**WHAT THE TASK ASKS**: Report back each line of the data that contains the word "inverters".

**RECORDS TO PROCESS**:

########

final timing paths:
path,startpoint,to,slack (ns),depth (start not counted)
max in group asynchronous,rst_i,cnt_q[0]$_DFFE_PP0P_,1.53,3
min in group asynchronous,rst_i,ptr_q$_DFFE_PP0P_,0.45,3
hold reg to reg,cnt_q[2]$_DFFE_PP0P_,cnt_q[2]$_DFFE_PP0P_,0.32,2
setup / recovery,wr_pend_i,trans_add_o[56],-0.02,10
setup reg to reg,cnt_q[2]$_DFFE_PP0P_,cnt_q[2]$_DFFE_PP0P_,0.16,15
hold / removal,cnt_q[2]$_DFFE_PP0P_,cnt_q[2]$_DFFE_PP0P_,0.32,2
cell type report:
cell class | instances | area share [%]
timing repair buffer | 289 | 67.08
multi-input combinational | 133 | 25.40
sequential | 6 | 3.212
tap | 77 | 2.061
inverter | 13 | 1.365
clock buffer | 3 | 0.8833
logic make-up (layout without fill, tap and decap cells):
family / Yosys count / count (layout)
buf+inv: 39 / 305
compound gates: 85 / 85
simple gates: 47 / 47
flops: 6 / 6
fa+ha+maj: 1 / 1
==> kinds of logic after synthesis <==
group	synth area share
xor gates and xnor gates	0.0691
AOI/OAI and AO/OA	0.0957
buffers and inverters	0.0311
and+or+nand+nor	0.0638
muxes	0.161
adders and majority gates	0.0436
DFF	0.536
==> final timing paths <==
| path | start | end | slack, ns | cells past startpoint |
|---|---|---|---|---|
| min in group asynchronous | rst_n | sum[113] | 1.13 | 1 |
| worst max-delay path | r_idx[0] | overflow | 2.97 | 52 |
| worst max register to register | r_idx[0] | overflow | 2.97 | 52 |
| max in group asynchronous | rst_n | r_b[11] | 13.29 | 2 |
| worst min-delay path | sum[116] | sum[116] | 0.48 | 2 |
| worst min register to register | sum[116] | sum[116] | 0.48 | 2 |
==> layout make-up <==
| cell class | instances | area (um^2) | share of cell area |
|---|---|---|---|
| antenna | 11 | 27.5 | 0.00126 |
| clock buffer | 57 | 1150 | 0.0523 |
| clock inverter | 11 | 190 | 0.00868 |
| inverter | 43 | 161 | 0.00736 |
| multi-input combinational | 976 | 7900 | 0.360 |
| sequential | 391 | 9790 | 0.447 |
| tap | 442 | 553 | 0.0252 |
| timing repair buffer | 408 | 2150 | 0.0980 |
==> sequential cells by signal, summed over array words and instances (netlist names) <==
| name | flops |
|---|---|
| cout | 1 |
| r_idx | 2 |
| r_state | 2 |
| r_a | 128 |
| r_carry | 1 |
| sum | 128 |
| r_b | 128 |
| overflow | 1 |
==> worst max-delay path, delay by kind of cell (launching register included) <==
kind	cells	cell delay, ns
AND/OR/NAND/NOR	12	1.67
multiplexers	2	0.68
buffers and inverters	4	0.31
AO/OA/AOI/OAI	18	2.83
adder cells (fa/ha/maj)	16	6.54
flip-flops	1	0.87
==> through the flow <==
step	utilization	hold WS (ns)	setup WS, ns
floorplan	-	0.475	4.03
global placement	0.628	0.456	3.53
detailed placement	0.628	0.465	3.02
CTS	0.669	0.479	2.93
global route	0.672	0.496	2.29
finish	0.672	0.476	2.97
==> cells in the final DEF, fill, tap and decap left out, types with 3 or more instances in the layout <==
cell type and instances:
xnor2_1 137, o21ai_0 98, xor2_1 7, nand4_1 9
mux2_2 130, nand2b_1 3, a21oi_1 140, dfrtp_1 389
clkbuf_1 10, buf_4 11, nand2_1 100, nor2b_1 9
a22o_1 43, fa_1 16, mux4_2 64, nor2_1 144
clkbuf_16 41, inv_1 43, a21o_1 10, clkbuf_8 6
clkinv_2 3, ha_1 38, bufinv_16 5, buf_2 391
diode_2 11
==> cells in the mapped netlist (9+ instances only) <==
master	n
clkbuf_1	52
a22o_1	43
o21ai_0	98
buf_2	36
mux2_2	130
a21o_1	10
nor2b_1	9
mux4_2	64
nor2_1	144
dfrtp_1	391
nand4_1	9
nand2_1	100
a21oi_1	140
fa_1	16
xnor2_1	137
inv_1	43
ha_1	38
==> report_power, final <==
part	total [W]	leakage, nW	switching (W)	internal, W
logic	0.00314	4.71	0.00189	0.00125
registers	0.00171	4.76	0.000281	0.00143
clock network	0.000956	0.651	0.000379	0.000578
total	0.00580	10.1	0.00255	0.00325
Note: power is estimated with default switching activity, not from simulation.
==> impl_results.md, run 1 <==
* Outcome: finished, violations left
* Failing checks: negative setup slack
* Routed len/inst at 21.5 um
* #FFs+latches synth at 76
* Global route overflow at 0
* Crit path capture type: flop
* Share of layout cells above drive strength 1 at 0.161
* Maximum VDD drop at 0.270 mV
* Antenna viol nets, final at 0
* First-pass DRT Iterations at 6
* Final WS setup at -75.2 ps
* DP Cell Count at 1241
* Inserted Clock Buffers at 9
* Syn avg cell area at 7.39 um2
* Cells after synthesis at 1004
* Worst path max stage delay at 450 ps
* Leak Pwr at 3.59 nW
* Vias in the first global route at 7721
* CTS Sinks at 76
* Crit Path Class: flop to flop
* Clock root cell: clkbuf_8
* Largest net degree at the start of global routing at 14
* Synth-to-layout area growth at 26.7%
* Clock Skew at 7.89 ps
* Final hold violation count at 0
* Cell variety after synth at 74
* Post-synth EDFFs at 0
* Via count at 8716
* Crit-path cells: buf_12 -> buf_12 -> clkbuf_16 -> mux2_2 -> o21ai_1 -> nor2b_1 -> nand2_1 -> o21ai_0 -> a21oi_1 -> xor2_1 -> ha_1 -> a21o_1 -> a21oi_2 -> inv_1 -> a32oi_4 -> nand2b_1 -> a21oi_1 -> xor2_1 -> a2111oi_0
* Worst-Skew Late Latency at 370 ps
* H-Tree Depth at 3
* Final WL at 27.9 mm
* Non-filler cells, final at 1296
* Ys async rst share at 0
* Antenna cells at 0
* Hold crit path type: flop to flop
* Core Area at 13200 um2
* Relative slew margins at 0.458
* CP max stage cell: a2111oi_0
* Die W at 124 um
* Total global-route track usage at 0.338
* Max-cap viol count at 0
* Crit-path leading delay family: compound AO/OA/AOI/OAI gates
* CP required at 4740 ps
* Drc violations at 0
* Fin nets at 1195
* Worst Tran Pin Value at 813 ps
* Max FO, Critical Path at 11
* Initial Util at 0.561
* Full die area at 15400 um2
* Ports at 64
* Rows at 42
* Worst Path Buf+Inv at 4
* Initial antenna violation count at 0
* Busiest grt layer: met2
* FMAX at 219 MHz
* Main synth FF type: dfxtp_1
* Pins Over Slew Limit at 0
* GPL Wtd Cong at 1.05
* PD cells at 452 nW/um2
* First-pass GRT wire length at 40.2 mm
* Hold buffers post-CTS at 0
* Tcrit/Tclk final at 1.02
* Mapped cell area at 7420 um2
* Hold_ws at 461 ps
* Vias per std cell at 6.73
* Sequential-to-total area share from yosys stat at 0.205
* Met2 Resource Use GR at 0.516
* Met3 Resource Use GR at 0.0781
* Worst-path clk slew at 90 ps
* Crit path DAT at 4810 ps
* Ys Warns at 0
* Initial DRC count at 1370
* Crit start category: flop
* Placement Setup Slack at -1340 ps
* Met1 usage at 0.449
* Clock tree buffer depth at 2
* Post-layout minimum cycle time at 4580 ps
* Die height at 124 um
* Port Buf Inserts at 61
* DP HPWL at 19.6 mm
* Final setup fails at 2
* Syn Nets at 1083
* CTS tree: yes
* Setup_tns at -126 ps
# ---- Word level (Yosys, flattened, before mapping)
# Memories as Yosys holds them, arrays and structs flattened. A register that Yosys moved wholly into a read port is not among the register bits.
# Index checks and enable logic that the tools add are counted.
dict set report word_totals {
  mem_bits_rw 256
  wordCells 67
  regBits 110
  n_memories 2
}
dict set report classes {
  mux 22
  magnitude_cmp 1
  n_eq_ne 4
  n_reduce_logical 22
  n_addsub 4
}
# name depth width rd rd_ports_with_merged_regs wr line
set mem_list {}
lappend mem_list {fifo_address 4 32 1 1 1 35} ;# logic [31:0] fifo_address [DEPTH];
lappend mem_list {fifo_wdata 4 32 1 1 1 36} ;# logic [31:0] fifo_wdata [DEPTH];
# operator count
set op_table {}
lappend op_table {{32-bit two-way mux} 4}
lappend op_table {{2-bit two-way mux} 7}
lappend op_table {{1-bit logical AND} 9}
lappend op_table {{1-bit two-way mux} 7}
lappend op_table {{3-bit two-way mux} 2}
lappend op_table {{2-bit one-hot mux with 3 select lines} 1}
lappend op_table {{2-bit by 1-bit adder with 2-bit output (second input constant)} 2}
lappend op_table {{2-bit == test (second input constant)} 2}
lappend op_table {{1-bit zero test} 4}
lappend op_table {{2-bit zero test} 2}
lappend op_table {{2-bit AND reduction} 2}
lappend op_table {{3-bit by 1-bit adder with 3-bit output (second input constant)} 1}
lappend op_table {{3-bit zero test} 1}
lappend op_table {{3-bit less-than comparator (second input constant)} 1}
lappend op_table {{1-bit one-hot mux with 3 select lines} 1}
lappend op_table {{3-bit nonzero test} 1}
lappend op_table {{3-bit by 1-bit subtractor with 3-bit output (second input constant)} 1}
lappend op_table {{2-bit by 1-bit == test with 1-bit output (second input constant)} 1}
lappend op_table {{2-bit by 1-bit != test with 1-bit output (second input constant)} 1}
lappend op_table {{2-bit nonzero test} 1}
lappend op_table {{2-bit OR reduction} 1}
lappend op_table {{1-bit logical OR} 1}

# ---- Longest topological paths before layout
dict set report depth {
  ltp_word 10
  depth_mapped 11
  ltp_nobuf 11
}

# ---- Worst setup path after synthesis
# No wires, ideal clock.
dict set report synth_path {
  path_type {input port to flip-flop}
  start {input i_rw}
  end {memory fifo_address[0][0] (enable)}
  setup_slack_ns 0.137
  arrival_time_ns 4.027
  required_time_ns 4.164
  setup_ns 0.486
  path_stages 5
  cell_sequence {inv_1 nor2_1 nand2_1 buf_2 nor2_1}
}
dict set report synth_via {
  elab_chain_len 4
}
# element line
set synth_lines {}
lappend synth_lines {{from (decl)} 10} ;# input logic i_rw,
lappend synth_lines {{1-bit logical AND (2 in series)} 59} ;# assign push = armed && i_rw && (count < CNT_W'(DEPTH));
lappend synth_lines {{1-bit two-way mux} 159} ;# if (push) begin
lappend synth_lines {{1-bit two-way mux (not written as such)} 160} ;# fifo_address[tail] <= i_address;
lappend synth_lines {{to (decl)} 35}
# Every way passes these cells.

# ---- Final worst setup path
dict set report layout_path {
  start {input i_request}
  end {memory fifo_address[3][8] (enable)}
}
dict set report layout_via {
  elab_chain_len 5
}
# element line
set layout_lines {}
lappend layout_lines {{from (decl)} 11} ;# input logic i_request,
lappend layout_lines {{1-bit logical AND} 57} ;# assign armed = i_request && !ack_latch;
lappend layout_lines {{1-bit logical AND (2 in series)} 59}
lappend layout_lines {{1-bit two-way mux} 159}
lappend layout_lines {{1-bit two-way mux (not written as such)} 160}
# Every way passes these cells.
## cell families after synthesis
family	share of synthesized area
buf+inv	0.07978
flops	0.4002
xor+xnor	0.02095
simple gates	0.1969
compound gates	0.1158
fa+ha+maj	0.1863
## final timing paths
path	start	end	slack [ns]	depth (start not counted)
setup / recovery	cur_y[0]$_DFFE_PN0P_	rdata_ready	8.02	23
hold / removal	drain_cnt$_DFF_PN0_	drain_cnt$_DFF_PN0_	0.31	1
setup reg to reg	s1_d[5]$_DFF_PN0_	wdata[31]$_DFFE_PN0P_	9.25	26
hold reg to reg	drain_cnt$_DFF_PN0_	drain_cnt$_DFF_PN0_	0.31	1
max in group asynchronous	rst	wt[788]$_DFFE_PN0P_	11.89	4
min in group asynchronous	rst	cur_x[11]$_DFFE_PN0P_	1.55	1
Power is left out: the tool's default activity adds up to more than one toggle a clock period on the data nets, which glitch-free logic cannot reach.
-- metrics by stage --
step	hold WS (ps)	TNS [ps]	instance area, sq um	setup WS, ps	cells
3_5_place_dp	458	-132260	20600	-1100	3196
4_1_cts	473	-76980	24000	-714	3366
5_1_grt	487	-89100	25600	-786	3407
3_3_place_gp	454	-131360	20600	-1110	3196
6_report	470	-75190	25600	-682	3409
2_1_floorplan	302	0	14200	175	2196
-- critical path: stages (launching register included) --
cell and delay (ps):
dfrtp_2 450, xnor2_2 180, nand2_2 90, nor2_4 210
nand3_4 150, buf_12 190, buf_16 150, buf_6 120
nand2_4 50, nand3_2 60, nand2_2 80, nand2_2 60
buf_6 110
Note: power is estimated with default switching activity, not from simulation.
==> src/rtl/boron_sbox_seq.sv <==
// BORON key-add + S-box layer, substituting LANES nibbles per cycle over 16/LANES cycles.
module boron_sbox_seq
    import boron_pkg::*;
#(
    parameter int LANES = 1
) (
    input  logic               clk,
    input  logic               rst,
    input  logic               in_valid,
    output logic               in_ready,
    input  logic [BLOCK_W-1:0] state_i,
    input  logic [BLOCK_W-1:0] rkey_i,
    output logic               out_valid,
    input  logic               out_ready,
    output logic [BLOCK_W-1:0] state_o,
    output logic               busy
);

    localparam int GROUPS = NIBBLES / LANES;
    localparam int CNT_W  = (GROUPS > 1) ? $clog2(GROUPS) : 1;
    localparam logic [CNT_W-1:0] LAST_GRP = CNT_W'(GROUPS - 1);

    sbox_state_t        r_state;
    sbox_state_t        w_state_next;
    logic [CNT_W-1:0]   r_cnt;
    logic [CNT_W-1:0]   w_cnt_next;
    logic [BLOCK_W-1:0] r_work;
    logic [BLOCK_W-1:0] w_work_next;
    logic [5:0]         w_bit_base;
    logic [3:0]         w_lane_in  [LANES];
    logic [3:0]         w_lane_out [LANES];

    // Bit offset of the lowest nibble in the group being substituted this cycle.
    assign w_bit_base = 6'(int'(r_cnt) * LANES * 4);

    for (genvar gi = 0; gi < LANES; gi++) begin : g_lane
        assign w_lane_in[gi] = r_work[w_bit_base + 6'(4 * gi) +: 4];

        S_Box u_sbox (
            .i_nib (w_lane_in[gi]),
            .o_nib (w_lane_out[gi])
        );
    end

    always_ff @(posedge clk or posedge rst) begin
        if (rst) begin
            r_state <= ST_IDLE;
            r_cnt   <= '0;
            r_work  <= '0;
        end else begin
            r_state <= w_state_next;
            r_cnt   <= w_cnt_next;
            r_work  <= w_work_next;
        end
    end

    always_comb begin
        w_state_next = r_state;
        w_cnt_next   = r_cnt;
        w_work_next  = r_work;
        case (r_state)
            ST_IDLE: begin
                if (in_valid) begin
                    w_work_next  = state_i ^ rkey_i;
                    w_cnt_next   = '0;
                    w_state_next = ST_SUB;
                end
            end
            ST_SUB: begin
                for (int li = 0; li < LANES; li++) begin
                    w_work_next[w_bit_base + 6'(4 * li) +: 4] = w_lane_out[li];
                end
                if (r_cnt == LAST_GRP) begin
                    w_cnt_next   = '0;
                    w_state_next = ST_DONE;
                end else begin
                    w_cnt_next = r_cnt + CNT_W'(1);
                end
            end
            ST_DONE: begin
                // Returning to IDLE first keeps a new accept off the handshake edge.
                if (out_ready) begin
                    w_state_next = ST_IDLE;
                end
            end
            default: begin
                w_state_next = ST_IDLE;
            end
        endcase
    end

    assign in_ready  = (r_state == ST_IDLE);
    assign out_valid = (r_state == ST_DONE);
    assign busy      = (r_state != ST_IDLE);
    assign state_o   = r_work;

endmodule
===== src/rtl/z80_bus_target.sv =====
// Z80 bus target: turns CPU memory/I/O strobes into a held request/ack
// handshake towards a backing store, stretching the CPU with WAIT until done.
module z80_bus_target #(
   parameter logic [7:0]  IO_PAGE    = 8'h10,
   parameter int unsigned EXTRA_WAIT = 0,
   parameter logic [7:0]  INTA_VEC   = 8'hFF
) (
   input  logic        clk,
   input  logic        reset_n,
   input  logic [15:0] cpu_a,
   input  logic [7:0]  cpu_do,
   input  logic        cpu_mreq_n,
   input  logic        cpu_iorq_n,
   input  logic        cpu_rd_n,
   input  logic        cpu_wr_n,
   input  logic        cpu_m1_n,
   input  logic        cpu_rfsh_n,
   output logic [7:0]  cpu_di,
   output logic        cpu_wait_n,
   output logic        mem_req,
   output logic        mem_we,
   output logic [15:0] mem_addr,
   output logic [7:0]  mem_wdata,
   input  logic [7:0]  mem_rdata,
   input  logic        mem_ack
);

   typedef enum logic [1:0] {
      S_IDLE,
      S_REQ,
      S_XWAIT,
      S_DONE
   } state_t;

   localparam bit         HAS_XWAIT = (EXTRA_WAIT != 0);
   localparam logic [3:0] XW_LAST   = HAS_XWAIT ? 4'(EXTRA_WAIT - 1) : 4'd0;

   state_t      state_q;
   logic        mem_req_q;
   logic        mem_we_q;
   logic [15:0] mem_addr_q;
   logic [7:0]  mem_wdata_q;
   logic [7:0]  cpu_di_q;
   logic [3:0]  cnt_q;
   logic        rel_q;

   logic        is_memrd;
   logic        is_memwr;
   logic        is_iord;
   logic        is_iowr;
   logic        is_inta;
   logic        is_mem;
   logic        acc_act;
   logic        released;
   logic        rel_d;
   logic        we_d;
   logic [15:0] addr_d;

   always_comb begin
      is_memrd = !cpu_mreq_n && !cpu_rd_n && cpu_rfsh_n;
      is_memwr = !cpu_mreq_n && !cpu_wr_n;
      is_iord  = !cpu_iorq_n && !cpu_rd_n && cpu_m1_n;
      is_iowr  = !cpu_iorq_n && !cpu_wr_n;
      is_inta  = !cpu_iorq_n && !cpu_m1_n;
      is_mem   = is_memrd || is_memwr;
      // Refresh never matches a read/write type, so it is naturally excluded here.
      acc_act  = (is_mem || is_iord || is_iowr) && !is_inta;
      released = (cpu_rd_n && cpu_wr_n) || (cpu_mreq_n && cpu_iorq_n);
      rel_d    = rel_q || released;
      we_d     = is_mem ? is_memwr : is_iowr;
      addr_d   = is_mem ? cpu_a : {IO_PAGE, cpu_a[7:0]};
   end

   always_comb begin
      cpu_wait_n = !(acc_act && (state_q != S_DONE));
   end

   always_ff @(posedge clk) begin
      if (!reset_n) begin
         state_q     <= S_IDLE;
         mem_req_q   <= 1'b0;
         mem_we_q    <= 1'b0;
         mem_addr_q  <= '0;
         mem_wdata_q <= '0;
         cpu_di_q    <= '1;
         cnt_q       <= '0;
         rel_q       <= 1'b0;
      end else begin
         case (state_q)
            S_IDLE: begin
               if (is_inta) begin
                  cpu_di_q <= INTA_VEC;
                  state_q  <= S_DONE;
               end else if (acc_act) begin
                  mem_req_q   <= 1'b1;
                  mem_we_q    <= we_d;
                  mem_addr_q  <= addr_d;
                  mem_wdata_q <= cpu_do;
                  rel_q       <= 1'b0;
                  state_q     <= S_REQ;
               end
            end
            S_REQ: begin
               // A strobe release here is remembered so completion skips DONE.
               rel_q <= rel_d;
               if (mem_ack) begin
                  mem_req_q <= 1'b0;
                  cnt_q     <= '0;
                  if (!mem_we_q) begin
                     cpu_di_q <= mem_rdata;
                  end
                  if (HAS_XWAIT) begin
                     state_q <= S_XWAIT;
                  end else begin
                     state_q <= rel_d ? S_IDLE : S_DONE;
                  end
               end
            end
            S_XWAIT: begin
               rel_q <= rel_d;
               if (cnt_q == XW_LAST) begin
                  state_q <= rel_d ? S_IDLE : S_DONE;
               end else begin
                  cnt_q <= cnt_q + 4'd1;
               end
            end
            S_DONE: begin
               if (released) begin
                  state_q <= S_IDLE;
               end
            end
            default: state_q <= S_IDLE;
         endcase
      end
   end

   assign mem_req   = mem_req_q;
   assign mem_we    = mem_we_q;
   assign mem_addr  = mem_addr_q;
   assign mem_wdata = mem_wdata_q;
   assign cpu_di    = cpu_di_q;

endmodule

########

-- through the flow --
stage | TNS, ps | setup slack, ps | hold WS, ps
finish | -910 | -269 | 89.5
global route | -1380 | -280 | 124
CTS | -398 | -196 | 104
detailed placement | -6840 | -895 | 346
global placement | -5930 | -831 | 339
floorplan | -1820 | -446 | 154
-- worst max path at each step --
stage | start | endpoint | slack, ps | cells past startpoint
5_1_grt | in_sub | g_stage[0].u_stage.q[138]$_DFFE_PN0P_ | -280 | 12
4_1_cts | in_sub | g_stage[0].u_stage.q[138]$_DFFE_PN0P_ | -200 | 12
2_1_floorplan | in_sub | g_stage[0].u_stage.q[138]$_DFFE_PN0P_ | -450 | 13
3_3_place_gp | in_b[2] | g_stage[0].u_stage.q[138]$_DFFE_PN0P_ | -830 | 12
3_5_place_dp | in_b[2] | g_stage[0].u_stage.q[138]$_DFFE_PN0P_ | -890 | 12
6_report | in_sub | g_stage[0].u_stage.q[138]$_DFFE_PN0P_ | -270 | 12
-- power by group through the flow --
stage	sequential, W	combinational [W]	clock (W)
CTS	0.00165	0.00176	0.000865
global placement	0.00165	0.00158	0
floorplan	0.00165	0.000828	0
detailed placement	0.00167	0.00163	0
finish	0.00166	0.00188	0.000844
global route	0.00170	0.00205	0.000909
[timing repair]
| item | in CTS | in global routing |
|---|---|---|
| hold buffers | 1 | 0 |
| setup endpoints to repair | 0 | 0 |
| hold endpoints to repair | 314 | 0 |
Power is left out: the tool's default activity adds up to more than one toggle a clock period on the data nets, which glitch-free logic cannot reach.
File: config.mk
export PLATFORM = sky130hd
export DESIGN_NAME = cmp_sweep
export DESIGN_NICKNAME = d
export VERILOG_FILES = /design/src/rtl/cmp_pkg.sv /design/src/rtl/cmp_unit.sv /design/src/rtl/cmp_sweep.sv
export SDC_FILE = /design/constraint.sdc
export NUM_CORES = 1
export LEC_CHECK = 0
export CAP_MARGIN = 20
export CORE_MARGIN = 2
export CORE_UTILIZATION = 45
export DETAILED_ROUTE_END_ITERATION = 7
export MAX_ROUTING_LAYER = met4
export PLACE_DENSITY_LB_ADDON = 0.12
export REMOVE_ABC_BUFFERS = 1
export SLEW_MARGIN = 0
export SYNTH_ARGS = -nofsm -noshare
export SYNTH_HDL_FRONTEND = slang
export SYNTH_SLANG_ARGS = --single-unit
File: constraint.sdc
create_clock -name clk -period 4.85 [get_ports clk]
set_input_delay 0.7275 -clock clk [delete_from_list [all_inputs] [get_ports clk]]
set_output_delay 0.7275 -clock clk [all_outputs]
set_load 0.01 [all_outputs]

########

**ANSWER FOR THE TASK**:
buffers and inverters	0.0311
buffers and inverters	4	0.31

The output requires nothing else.